TASK OBJECTIVE =
Only the lines containing "Initial" should appear in the answer, copied from the listing below.

+-------+

[src/rtl/mpsoc_uart_wb_pkg.sv]
// mpsoc_uart_wb_pkg: UART register map, LSR bits, host FSM states and init sequence table
package mpsoc_uart_wb_pkg;

    localparam logic [2:0] ADR_RBR = 3'd0;
    localparam logic [2:0] ADR_THR = 3'd0;
    localparam logic [2:0] ADR_DLL = 3'd0;
    localparam logic [2:0] ADR_IER = 3'd1;
    localparam logic [2:0] ADR_DLM = 3'd1;
    localparam logic [2:0] ADR_FCR = 3'd2;
    localparam logic [2:0] ADR_LCR = 3'd3;
    localparam logic [2:0] ADR_LSR = 3'd5;

    localparam int LSR_DR   = 0;
    localparam int LSR_THRE = 5;

    localparam logic [7:0] FCR_INIT   = 8'h07;
    localparam logic [2:0] INIT_LAST  = 3'd5;

    typedef enum logic [1:0] {ST_INIT, ST_POLL, ST_RX_RD, ST_TX_WR} host_state_t;

    typedef struct packed {
        logic [2:0] adr;
        logic [7:0] dat;
    } wb_wr_t;

    // DLAB is raised for the divisor writes, then LCR is rewritten with DLAB clear
    function automatic wb_wr_t init_write(input logic [2:0] step, input logic [15:0] div, input logic [7:0] lcr);
        wb_wr_t w;
        case (step)
            3'd0:    w = {ADR_LCR, lcr | 8'h80};
            3'd1:    w = {ADR_DLL, div[7:0]};
            3'd2:    w = {ADR_DLM, div[15:8]};
            3'd3:    w = {ADR_LCR, lcr};
            3'd4:    w = {ADR_FCR, FCR_INIT};
            default: w = {ADR_IER, 8'h00};
        endcase
        return w;
    endfunction

endpackage

[src/rtl/mpsoc_wb_uart_host_port.sv]
// mpsoc_wb_uart_host_port: single-transfer Wishbone engine with ack timeout
module mpsoc_wb_uart_host_port #(
    parameter int ACK_TIMEOUT = 255
) (
    input  logic       wb_clk_i,
    input  logic       wb_rst_ni,
    input  logic       i_req,
    input  logic       i_we,
    input  logic [2:0] i_adr,
    input  logic [7:0] i_dat,
    output logic       o_done,
    output logic       o_timeout,
    output logic [7:0] o_rdata,
    output logic       wb_cyc_o,
    output logic       wb_stb_o,
    output logic       wb_we_o,
    output logic [2:0] wb_adr_o,
    output logic [7:0] wb_dat_o,
    input  logic [7:0] wb_dat_i,
    input  logic       wb_ack_i
);

    localparam logic [7:0] CNT_LAST = 8'(ACK_TIMEOUT - 1);

    logic       r_cyc;
    logic       r_we;
    logic [2:0] r_adr;
    logic [7:0] r_dat;
    logic [7:0] r_cnt;
    logic       w_last;

    assign w_last    = r_cnt == CNT_LAST;
    assign o_done    = r_cyc && (wb_ack_i || w_last);
    assign o_timeout = r_cyc && !wb_ack_i && w_last;
    assign o_rdata   = o_timeout ? 8'h00 : wb_dat_i;
    assign wb_cyc_o  = r_cyc;
    assign wb_stb_o  = r_cyc;
    assign wb_we_o   = r_we;
    assign wb_adr_o  = r_adr;
    assign wb_dat_o  = r_dat;

    // Latch a request while idle, drop cyc on ack or timeout; the idle cycle after completion is the mandatory gap
    always_ff @(posedge wb_clk_i or negedge wb_rst_ni) begin
        if (!wb_rst_ni) begin
            r_cyc <= 1'b0;
            r_we  <= 1'b0;
            r_adr <= 3'd0;
            r_dat <= 8'h00;
            r_cnt <= 8'd0;
        end else if (!r_cyc) begin
            if (i_req) begin
                r_cyc <= 1'b1;
                r_we  <= i_we;
                r_adr <= i_adr;
                r_dat <= i_dat;
                r_cnt <= 8'd0;
            end
        end else if (o_done) begin
            r_cyc <= 1'b0;
        end else begin
            r_cnt <= r_cnt + 8'd1;
        end
    end

endmodule

[src/rtl/mpsoc_wb_uart_host.sv]
// mpsoc_wb_uart_host: configures a 16550 UART over Wishbone, then moves bytes between stream ports and THR/RBR
module mpsoc_wb_uart_host
    import mpsoc_uart_wb_pkg::*;
#(
    parameter logic [15:0] DIVISOR     = 16'd27,
    parameter logic [7:0]  LCR_VALUE   = 8'h03,
    parameter int          ACK_TIMEOUT = 255
) (
    input  logic       wb_clk_i,
    input  logic       wb_rst_ni,
    output logic [2:0] wb_adr_o,
    output logic [7:0] wb_dat_o,
    input  logic [7:0] wb_dat_i,
    output logic       wb_we_o,
    output logic       wb_stb_o,
    output logic       wb_cyc_o,
    output logic [3:0] wb_sel_o,
    input  logic       wb_ack_i,
    input  logic [7:0] tx_data_i,
    input  logic       tx_valid_i,
    output logic       tx_ready_o,
    output logic [7:0] rx_data_o,
    output logic       rx_valid_o,
    input  logic       rx_ready_i,
    output logic       init_done_o,
    output logic       err_o
);

    host_state_t r_state;
    logic [2:0]  r_step;
    logic        r_lsr_thre;
    logic [7:0]  r_rx_data;
    logic        r_rx_valid;
    logic        r_tx_ready;
    logic        r_init_done;
    logic        r_err;
    logic        w_done;
    logic        w_timeout;
    logic        w_we;
    logic [2:0]  w_adr;
    logic [7:0]  w_dat;
    logic [7:0]  w_rdata;
    wb_wr_t      w_init;

    assign w_init      = init_write(r_step, DIVISOR, LCR_VALUE);
    assign w_we        = (r_state == ST_INIT) || (r_state == ST_TX_WR);
    assign w_adr       = (r_state == ST_INIT) ? w_init.adr : (r_state == ST_POLL) ? ADR_LSR : ADR_RBR;
    assign w_dat       = (r_state == ST_INIT) ? w_init.dat : (r_state == ST_TX_WR) ? tx_data_i : 8'h00;
    assign wb_sel_o    = 4'b0001;
    assign tx_ready_o  = r_tx_ready;
    assign rx_data_o   = r_rx_data;
    assign rx_valid_o  = r_rx_valid;
    assign init_done_o = r_init_done;
    assign err_o       = r_err;

    mpsoc_wb_uart_host_port #(.ACK_TIMEOUT(ACK_TIMEOUT)) u_port (
        .wb_clk_i  (wb_clk_i),
        .wb_rst_ni (wb_rst_ni),
        .i_req     (1'b1),
        .i_we      (w_we),
        .i_adr     (w_adr),
        .i_dat     (w_dat),
        .o_done    (w_done),
        .o_timeout (w_timeout),
        .o_rdata   (w_rdata),
        .wb_cyc_o  (wb_cyc_o),
        .wb_stb_o  (wb_stb_o),
        .wb_we_o   (wb_we_o),
        .wb_adr_o  (wb_adr_o),
        .wb_dat_o  (wb_dat_o),
        .wb_dat_i  (wb_dat_i),
        .wb_ack_i  (wb_ack_i)
    );

    // Sequencer: every completed transfer steps the FSM; one LSR sample may serve an RX read then a TX write
    always_ff @(posedge wb_clk_i or negedge wb_rst_ni) begin
        if (!wb_rst_ni) begin
            r_state     <= ST_INIT;
            r_step      <= 3'd0;
            r_lsr_thre  <= 1'b0;
            r_rx_data   <= 8'h00;
            r_rx_valid  <= 1'b0;
            r_tx_ready  <= 1'b0;
            r_init_done <= 1'b0;
            r_err       <= 1'b0;
        end else begin
            r_tx_ready <= 1'b0;
            if (r_rx_valid && rx_ready_i) r_rx_valid <= 1'b0;
            if (w_timeout) r_err <= 1'b1;
            if (w_done) begin
                case (r_state)
                    ST_INIT: begin
                        r_step <= r_step + 3'd1;
                        if (r_step == INIT_LAST) begin
                            r_init_done <= 1'b1;
                            r_state     <= ST_POLL;
                        end
                    end
                    ST_POLL: begin
                        r_lsr_thre <= w_rdata[LSR_THRE];
                        r_state    <= (w_rdata[LSR_DR] && !r_rx_valid) ? ST_RX_RD :
                                      (w_rdata[LSR_THRE] && tx_valid_i) ? ST_TX_WR : ST_POLL;
                    end
                    ST_RX_RD: begin
                        r_rx_data  <= w_rdata;
                        r_rx_valid <= 1'b1;
                        r_state    <= (r_lsr_thre && tx_valid_i) ? ST_TX_WR : ST_POLL;
                    end
                    default: begin
                        r_tx_ready <= 1'b1;
                        r_state    <= ST_POLL;
                    end
                endcase
            end
        end
    end

endmodule

[config.mk]
export PLATFORM = sky130hd
export DESIGN_NAME = mpsoc_wb_uart_host
export DESIGN_NICKNAME = d
export VERILOG_FILES = /design/src/rtl/mpsoc_uart_wb_pkg.sv /design/src/rtl/mpsoc_wb_uart_host_port.sv /design/src/rtl/mpsoc_wb_uart_host.sv
export SDC_FILE = /design/constraint.sdc
export NUM_CORES = 1
export LEC_CHECK = 0
export BUFFER_PORTS_ARGS = -buffer_cell sky130_fd_sc_hd__buf_2
export CAP_MARGIN = 30
export CORE_ASPECT_RATIO = 1.1
export CORE_MARGIN = 5
export CORE_UTILIZATION = 52
export DETAILED_ROUTE_END_ITERATION = 8
export PLACE_DENSITY_LB_ADDON = 0.08
export SETUP_SLACK_MARGIN = 0.05
export SLEW_MARGIN = 20
export SYNTH_ARGS = -nofsm -noshare
export SYNTH_HDL_FRONTEND = slang
export SYNTH_SLANG_ARGS = --single-unit
[constraint.sdc]
create_clock -name wb_clk_i -period 1.8 [get_ports wb_clk_i]
set_input_delay 0.09 -clock wb_clk_i [delete_from_list [all_inputs] [get_ports wb_clk_i]]
set_output_delay 0.09 -clock wb_clk_i [all_outputs]
set_load 0.01 [all_outputs]
# Word level (Yosys, flattened, before mapping)
# Index checks and enable logic that the tools add are counted.
[totals]
wordCells = 64
register_bits = 39
[op_classes]
eq_ne = 10
mux = 20
n_addsub = 2
n_reduce_logical = 19
[ops]
columns = ["operator", "count"]
rows = [
  ["two-way mux 8 bit", 5],
  ["one-hot mux 10 bit (4 select lines)", 1],
  ["adder 8 x 1 -> 8 bit (second input constant)", 1],
  ["equality test 8 bit (second input constant)", 1],
  ["two-way mux 2 bit", 4],
  ["AND reduction 2 bit", 4],
  ["logical AND 1 bit", 7],
  ["two-way mux 1 bit", 7],
  ["equality test 3 bit (second input constant)", 2],
  ["two-way mux 3 bit", 2],
  ["one-hot mux 2 bit (3 select lines)", 1],
  ["equality test 2 bit (second input constant)", 2],
  ["adder 3 x 1 -> 3 bit (second input constant)", 1],
  ["equality test 3 x 1 -> 1 bit (second input constant)", 1],
  ["equality test 3 x 2 -> 1 bit (second input constant)", 1],
  ["zero test 3 bit", 1],
  ["AND reduction 3 bit", 1],
  ["OR reduction 3 bit", 1],
  ["equality test 2 x 1 -> 1 bit (second input constant)", 1],
  ["zero test 1 bit", 2],
  ["zero test 2 bit", 1],
  ["logical OR 1 bit", 2],
  ["inequality test 2 x 1 -> 1 bit (second input constant)", 1],
  ["inequality test 2 bit (second input constant)", 1],
]

# Logic depth before layout (Yosys ltp)
[logic_depth]
word_depth = 8
depth_mapped = 7
depth_no_buf = 6

# Modules after synthesis
# From an unflattened synthesis, not the netlist that was laid out.
[hier_totals]
hier_cells = 207
hier_area_um2 = 2037.0
[by_module_without_submodules]
columns = ["module", "area_per_inst_um2", "cells_each", "seq_area_each_um2", "instances"]
rows = [
  ["mpsoc_wb_uart_host_port", 1051.0, 114, 525.5, 1],
  ["mpsoc_wb_uart_host", 985.9, 93, 450.4, 1],
]

# Worst setup path before layout
# No wires, ideal clock.
[synth_path]
path_type = "register to register"
start = "register u_port.r_cnt[0]"
end = "register r_state[0]"
arrival_ps = 1470
slack_ps = 205
setup_ps = 125
stages_incl_launch_ff = 7
period_less_slack_ps = 1595
cell_sequence = "dfrtp_1 -> inv_1 -> ha_1 -> nand4_1 -> o21ai_2 -> and2_1 -> mux2_2"
[synth_via]
elab_chain_len = 6
word_cells_on_any_way = 9
classes_between = "1 x eq/ne; 3 x mux; 5 x reduce/logical"
[synth_rtl]
columns = ["element", "line", "source"]
rows = [
  ["start, declared", "mpsoc_wb_uart_host_port.sv:29", "logic [7:0] r_cnt;"],
  ["start signal, assigned", "mpsoc_wb_uart_host_port.sv:61", "r_cnt <= r_cnt + 8'd1;"],
  ["equality test 8 bit (*)", "mpsoc_wb_uart_host_port.sv:32", "assign w_last = r_cnt == CNT_LAST;"],
  ["logical AND 1 bit", "mpsoc_wb_uart_host_port.sv:34", "assign o_timeout = r_cyc && !wb_ack_i && w_last;"],
  ["two-way mux 8 bit", "mpsoc_wb_uart_host_port.sv:35", "assign o_rdata = o_timeout ? 8'h00 : wb_dat_i;"],
  ["logical AND 1 bit", "mpsoc_wb_uart_host.sv:101", "r_state <= (w_rdata[LSR_DR] && !r_rx_valid) ? ST_RX_RD :"],
  ["two-way mux 2 bit", "mpsoc_wb_uart_host.sv:101", ""],
  ["one-hot mux 2 bit (3 select lines)", "mpsoc_wb_uart_host.sv:91", "case (r_state)"],
  ["end signal, assigned", "mpsoc_wb_uart_host.sv:101", ""],
  ["end signal, assigned", "mpsoc_wb_uart_host.sv:107", "r_state <= (r_lsr_thre && tx_valid_i) ? ST_TX_WR : ST_POLL;"],
  ["end, declared", "mpsoc_wb_uart_host.sv:29", "host_state_t r_state;"],
]
# Every way passes the cells marked *; elsewhere a longest branch is shown, timed or not.
# A chain may end at the register's enable or synchronous reset.

# Worst setup path in the final report
# Same ends and word-level chain as after synthesis.

==> results by group <==
Clock tree
  • Clock tree from TritonCTS: yes
  • Number of instances resized during post-cts repair: 0
  • Clock-pin slew on the worst setup and hold paths: roughly 0.07 ns
  • Max Buffers Root-to-Sink: 2
  • CTS sink cnt: 39
  • Clock H-tree levels: 2
  • Skew-Pair Late Insertion Delay: just under 0.3 ns
  • Total CTS buffers: 5
  • Total setup buffers inserted after CTS: 0
  • Master cell of the clock root buffer: sky130_fd_sc_hd__clkbuf_8

Logic synthesis
  • Most frequently used flop master after synthesis: sky130_fd_sc_hd__dfrtp_1
  • Cell Area, Synth: ~2000 µm²
  • Average footprint of a synthesized cell: 9.76 µm²
  • Async S/R FF share, synth: between 90% and 100%
  • Number of flip-flops and latches in the synthesized netlist: 39
  • Number of instances in the synthesized netlist: roughly 200
  • Warnings, synthesis: 0
  • Fraction of the yosys area taken by sequential cells: between 40% and 50%
  • Count of cell types in the netlist: 43
  • Number of enable-type register cells in the synthesized netlist: 0

Global route
  • Largest net degree at the start of global routing: 40
  • Global-route congestion overflow total: 0
  • Global-route wire length before repair: between 7000 and 8000 µm
  • Antenna violations before repair: 0
  • Tot GR Track Use: between 10% and 20%
  • Number of global-route vias before repair: between 1500 and 2000

Route
  • Total detailed-routing wirelength: 4190 µm
  • Initial detailed-routing violation count: 71
  • Routed via count divided by cell count: ~5.2
  • Number of vias in the routed layout: 1600
  • Post-detailed-route wirelength per cell: 13.7 µm
  • DRC violation count after routing: 0
  • Number of antenna-violating nets in the routed design: 0
  • First-pass detailed-route iteration total: 5

Cells and area
  • Relative area change from synthesis to final layout: 21.8%
  • Total inserted antenna cells: 0
  • Most frequent cells in the layout: 46 x sky130_fd_sc_hd__buf_2, 39 x sky130_fd_sc_hd__dfrtp_1, 30 x sky130_fd_sc_hd__nand2_1
  • Commonest non-fill, non-tap cell in the layout: sky130_fd_sc_hd__buf_2
  • Final Non-Filler Cells: between 300 and 400
  • Ratio of cells with drive above 1 in the final layout: between 20% and 30%
  • Final layout net count: about 290
  • Final design instance area without fill: around 2400 µm²
  • Filler cell count: between 300 and 400

Worst setup path
  • Worst path arrival time: roughly 1.8 ns
  • Critical Path End Type: register
  • Critical Path Source Type: register
  • CP Launch Point: u_port.r_cnt[0]
  • Maximum fanout along the worst path: 5
  • End of the worst register-to-register path: r_state[0]
  • Crit Path Category: reg2reg
  • Critical Path Sink: r_state[0]
  • R2R setup slack: roughly 0.16 ns
  • Number of cells traversed by the worst register-to-register path: 6
  • Critical Path RT: slightly below 2 ns
  • Source of the worst register-to-register timing path: u_port.r_cnt[0]

Place
  • Post-Place Cell Area: roughly 2300 µm²
  • Quantity of I/O buffers inserted on ports: 46
  • Pre-CTS setup slack: 0.179 ns
  • Detailed Place HPWL: 3060 µm
  • Cell count after placement: approximately 300
  • Final RePlAce weighted congestion: ~0.83

Die
  • Die footprint: ~5000 µm²
  • FP Rows: 23
  • Vert. Die Dim: between 70 and 80 µm
  • Core outline area: ~3700 µm²
  • Initial Utilization: a little over half
  • Die Width: 68.7 µm
  • IO Count: 51

Outcome
  • Outcome: finished, final reports clean

STA
  • Setup slack of the critical path after layout: approximately 0.16 ns
  • Final Hold Vio Count: 0
  • Highest clock rate: roughly 610 MHz
  • Max-slew violations: 0
  • Unrepaired setup endpoints after global routing: no
  • Share of the cycle needed by the critical path after routing: about nine tenths
  • Worst clock skew: between 0.002 and 0.003 ns
  • Final count of negative-setup-slack endpoints: 0
  • Minimum period implied by the final worst setup slack: 1.64 ns
  • Sum Neg Setup Slack: 0 ns

Run
  • Max-cap viol count: 0

Power and ir drop
  • Static leakage: 1.19 nW
  • Power density over cell area: about 1400 nW/µm²
  • Design Power: between 3 and 4 mW
  • Highest ir drop seen on vdd: between 0.0006 and 0.0007 V

Hold path
  • Kind of path behind the tightest hold check: in2reg
per-layer routing:
metal  GRT usage [%]  share of wire (%)
met5               0                  0
met4            5.84                1.1
met3            4.53                5.9
met2            30.4                 48
met1            23.1                 45
where the power goes:
part,switching [mW],internal [mW]
Sequential,0.181,1.15
Clock,0.300,0.448
Combinational,0.692,0.533
Total,1.17,2.14
through the flow:
stage               hold slack (ns)  util [%]
floorplan                    -0.206         -
global placement              0.174      62.0
detailed placement            0.181      62.0
CTS                          0.0217      65.7
global route                 0.0304      65.7
finish                       0.0245      65.7
cell usage after synthesis, drive strengths merged, types with 3 or more instances:
cell type,count,area share (%)
inv,11,2.1
xnor2,4,1.8
ha,10,6.3
clkbuf,6,1.1
nor3,3,0.76
nand4,13,4.4
nor2,8,1.5
o21ai,20,5.3
nand2,31,6.0
a21oi,10,2.7
a211oi,3,1.1
dfrtp,39,49
nand3,3,0.76
nand2b,3,0.95
nor2b,3,0.95
buf,8,2.7
kinds of logic (layout without fill, tap and decap cells):
group / Yosys count / count (layout) / synth area share, %
flip-flops: 39 / 39 / 49.5
AO/OA/AOI/OAI: 48 / 48 / 16.1
AND/OR/NAND/NOR: 71 / 71 / 18.2
multiplexers: 3 / 3 / 1.84
buffers and inverters: 25 / 76 / 5.90
XOR/XNOR: 4 / 4 / 1.78
other: 2 / 4 / 0.381
adder cells (fa/ha/maj): 10 / 10 / 6.35
layout make-up:
cell class                      instances  area [µm²]  area share [%]
Clock buffer                            6        82.6            3.44
Clock inverter                          2        35.0            1.46
Inverter                               11        41.3            1.72
Multi-Input combinational cell        140         887            36.9
Sequential cell                        39         976            40.6
Tap cell                               50        62.6            2.60
Timing Repair Buffer                   57         318            13.2
state kept, by name (all words and copies together), names as in the netlist:
name / cells
rx_data_o: 8
tx_ready_o: 1
u_port.wb_we_o: 1
r_state: 2
u_port.r_cnt: 8
u_port.wb_dat_o: 8
init_done_o: 1
u_port.wb_adr_o: 3
r_lsr_thre: 1
r_step: 3
u_port.wb_cyc_o: 1
rx_valid_o: 1
err_o: 1
how the worst min path moves through the flow:
stage	to	from	depth (start not counted)
2_1_floorplan	err_o	wb_rst_ni	0
3_3_place_gp	u_port.r_cnt[5]	wb_rst_ni	2
3_5_place_dp	rx_data_o[2]	wb_rst_ni	2
4_1_cts	u_port.wb_dat_o[3]	tx_data_i[3]	3
5_1_grt	u_port.wb_dat_o[3]	tx_data_i[3]	3
6_report	u_port.wb_dat_o[3]	tx_data_i[3]	3
what timing repair did:
action | 4_1_cts | 5_1_grt
hold buffers | 2 | 0
setup endpoints to repair | 0 | 0
endpoints found under the hold margin | 40 | 0
critical path, cell delays in order (launching register included):
cell and delay [ns]:
sky130_fd_sc_hd__dfrtp_1 0.38, sky130_fd_sc_hd__inv_1 0.06, sky130_fd_sc_hd__ha_1 0.20, sky130_fd_sc_hd__nand4_1 0.15, sky130_fd_sc_hd__o21ai_2 0.23, sky130_fd_sc_hd__and2_1 0.18, sky130_fd_sc_hd__mux2_2 0.33
Power figures use the tool's default switching activity.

+-------+

RESPONSE AREA =
  • Initial detailed-routing violation count: 71
  • Initial Utilization: a little over half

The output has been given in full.